> _Dataset content_

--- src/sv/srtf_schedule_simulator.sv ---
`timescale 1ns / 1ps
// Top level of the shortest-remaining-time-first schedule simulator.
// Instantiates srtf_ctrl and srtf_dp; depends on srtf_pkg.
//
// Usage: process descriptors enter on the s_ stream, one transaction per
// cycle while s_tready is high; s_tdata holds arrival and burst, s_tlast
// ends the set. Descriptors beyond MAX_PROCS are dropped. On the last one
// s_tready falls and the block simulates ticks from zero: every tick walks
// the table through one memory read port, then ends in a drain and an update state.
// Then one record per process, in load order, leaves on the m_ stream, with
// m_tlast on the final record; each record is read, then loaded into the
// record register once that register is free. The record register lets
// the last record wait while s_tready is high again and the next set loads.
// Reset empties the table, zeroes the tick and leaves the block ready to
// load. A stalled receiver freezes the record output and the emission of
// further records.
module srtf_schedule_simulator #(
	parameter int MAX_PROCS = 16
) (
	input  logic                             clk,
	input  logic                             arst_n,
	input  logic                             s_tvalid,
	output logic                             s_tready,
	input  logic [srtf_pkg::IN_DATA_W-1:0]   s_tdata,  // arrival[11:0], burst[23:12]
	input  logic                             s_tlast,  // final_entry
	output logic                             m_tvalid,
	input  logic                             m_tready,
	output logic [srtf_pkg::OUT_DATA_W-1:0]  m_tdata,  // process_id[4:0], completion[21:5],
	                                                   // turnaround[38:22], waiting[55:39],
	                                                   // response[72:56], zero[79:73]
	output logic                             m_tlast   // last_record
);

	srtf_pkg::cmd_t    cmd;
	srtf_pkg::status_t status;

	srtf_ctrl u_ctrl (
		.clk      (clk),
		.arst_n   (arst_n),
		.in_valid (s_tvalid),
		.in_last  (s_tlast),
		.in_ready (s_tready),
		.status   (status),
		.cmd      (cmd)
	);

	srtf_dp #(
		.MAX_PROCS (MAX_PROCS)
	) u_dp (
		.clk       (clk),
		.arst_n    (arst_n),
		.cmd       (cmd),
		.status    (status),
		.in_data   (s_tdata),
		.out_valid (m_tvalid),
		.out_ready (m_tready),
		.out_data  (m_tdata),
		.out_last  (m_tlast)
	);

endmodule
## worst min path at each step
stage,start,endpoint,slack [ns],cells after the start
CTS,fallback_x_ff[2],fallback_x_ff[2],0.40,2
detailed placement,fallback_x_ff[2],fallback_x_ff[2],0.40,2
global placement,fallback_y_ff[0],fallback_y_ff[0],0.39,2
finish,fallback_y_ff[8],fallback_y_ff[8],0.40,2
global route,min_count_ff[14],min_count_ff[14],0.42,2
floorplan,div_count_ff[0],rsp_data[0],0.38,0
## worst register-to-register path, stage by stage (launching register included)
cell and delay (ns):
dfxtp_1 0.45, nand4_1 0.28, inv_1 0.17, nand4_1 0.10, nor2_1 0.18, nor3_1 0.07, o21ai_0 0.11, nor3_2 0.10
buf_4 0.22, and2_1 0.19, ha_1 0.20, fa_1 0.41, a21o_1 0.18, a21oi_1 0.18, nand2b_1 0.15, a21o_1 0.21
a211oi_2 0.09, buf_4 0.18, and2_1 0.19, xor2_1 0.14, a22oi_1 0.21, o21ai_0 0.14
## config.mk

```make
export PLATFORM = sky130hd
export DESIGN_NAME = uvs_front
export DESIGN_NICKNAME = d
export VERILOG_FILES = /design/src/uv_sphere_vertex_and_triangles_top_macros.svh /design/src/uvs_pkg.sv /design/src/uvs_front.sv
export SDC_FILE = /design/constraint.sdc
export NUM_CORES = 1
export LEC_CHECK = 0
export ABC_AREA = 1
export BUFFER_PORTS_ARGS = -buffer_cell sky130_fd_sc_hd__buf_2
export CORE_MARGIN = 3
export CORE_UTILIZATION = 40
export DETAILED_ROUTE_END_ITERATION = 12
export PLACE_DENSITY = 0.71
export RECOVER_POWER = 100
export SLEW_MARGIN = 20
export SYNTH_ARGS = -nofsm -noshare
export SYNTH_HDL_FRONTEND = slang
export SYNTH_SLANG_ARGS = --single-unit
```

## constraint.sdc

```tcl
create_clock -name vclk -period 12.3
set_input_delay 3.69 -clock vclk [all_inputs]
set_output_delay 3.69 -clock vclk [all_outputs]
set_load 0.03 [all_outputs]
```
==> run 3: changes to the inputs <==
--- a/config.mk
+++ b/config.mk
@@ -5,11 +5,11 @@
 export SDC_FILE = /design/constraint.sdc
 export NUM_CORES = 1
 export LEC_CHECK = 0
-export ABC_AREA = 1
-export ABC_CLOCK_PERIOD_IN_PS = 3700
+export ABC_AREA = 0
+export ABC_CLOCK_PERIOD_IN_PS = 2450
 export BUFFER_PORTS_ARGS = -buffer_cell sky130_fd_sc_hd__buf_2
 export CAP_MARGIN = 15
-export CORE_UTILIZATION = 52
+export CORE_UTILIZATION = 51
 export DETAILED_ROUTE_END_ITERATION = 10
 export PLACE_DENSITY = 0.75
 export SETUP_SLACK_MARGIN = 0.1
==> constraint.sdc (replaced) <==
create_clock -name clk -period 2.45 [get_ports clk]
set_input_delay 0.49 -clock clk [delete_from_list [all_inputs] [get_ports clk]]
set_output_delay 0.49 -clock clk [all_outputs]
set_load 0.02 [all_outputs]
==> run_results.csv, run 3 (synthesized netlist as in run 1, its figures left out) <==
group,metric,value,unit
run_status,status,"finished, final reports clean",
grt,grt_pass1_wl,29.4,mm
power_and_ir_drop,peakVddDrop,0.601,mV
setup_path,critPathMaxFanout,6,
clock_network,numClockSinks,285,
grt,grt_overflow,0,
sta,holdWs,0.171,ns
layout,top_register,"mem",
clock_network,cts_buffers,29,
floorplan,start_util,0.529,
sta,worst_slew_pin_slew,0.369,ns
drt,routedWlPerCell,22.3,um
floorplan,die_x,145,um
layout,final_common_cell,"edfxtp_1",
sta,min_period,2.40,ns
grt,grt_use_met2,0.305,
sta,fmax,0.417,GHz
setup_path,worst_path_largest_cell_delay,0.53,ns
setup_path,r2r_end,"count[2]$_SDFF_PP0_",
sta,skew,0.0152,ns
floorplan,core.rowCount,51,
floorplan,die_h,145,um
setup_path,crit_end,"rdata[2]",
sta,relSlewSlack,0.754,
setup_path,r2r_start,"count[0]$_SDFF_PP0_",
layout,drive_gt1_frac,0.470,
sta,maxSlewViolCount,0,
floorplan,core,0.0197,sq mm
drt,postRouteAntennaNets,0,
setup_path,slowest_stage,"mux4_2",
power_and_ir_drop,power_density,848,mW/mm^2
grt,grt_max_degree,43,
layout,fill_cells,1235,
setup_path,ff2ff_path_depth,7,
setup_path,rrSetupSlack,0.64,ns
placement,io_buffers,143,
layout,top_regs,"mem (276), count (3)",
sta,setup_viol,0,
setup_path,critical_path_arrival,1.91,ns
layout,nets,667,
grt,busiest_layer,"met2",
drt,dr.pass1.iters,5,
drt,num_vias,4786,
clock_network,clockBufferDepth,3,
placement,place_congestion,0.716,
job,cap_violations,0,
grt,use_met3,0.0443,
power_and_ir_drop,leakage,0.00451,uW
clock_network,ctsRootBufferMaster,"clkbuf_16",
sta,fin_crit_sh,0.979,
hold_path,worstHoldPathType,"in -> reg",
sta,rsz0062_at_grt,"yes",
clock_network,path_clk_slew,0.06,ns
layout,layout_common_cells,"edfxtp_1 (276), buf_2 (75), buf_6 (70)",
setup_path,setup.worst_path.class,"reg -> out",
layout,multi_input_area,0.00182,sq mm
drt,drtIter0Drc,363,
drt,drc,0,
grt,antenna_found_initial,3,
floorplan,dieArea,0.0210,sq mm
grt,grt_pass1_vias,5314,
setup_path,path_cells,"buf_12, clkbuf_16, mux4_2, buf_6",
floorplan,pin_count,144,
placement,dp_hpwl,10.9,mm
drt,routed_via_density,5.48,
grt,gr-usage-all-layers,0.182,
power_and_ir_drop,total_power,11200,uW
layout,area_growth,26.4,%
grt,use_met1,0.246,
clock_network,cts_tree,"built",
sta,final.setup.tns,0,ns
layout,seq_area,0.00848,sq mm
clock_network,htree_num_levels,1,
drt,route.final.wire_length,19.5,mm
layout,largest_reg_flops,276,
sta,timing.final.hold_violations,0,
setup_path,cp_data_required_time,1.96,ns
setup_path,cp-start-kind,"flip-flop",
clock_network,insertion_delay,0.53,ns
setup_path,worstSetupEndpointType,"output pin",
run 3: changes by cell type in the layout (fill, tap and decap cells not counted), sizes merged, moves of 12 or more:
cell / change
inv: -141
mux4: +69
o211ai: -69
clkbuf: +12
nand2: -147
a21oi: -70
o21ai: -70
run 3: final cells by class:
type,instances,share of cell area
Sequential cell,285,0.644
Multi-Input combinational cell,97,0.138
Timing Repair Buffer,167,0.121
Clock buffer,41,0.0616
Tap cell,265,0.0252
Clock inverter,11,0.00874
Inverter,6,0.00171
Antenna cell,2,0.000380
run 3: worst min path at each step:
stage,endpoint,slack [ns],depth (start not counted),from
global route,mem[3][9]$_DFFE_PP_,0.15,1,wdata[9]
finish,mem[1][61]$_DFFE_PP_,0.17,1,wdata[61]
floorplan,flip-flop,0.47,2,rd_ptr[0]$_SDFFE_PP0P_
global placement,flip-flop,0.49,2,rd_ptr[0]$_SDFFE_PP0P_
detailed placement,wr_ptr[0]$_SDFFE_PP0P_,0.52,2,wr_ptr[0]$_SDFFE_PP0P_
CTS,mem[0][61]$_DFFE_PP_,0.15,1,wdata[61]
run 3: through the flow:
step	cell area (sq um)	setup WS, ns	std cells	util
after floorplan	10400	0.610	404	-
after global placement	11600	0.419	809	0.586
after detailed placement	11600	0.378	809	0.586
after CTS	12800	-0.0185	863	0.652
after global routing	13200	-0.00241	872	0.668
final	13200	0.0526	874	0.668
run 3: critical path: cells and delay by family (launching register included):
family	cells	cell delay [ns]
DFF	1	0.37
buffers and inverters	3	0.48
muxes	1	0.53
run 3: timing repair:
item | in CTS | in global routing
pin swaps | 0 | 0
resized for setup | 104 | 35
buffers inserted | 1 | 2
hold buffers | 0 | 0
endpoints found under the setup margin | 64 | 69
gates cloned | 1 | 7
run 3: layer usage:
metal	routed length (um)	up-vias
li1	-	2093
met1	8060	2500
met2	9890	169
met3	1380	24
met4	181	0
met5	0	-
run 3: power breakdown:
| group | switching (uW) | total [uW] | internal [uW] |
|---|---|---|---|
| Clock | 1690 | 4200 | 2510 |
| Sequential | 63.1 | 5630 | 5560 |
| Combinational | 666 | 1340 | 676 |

> _Task statement_
Could you return exactly the stretch of the data above that starts at the line with "## worst min path at each step" and ends at the line with "set_input_delay 0.49 -clock", both lines included?

> _Finished exercise_
## worst min path at each step
stage,start,endpoint,slack [ns],cells after the start
CTS,fallback_x_ff[2],fallback_x_ff[2],0.40,2
detailed placement,fallback_x_ff[2],fallback_x_ff[2],0.40,2
global placement,fallback_y_ff[0],fallback_y_ff[0],0.39,2
finish,fallback_y_ff[8],fallback_y_ff[8],0.40,2
global route,min_count_ff[14],min_count_ff[14],0.42,2
floorplan,div_count_ff[0],rsp_data[0],0.38,0
## worst register-to-register path, stage by stage (launching register included)
cell and delay (ns):
dfxtp_1 0.45, nand4_1 0.28, inv_1 0.17, nand4_1 0.10, nor2_1 0.18, nor3_1 0.07, o21ai_0 0.11, nor3_2 0.10
buf_4 0.22, and2_1 0.19, ha_1 0.20, fa_1 0.41, a21o_1 0.18, a21oi_1 0.18, nand2b_1 0.15, a21o_1 0.21
a211oi_2 0.09, buf_4 0.18, and2_1 0.19, xor2_1 0.14, a22oi_1 0.21, o21ai_0 0.14
## config.mk

```make
export PLATFORM = sky130hd
export DESIGN_NAME = uvs_front
export DESIGN_NICKNAME = d
export VERILOG_FILES = /design/src/uv_sphere_vertex_and_triangles_top_macros.svh /design/src/uvs_pkg.sv /design/src/uvs_front.sv
export SDC_FILE = /design/constraint.sdc
export NUM_CORES = 1
export LEC_CHECK = 0
export ABC_AREA = 1
export BUFFER_PORTS_ARGS = -buffer_cell sky130_fd_sc_hd__buf_2
export CORE_MARGIN = 3
export CORE_UTILIZATION = 40
export DETAILED_ROUTE_END_ITERATION = 12
export PLACE_DENSITY = 0.71
export RECOVER_POWER = 100
export SLEW_MARGIN = 20
export SYNTH_ARGS = -nofsm -noshare
export SYNTH_HDL_FRONTEND = slang
export SYNTH_SLANG_ARGS = --single-unit
```

## constraint.sdc

```tcl
create_clock -name vclk -period 12.3
set_input_delay 3.69 -clock vclk [all_inputs]
set_output_delay 3.69 -clock vclk [all_outputs]
set_load 0.03 [all_outputs]
```
==> run 3: changes to the inputs <==
--- a/config.mk
+++ b/config.mk
@@ -5,11 +5,11 @@
 export SDC_FILE = /design/constraint.sdc
 export NUM_CORES = 1
 export LEC_CHECK = 0
-export ABC_AREA = 1
-export ABC_CLOCK_PERIOD_IN_PS = 3700
+export ABC_AREA = 0
+export ABC_CLOCK_PERIOD_IN_PS = 2450
 export BUFFER_PORTS_ARGS = -buffer_cell sky130_fd_sc_hd__buf_2
 export CAP_MARGIN = 15
-export CORE_UTILIZATION = 52
+export CORE_UTILIZATION = 51
 export DETAILED_ROUTE_END_ITERATION = 10
 export PLACE_DENSITY = 0.75
 export SETUP_SLACK_MARGIN = 0.1
==> constraint.sdc (replaced) <==
create_clock -name clk -period 2.45 [get_ports clk]
set_input_delay 0.49 -clock clk [delete_from_list [all_inputs] [get_ports clk]]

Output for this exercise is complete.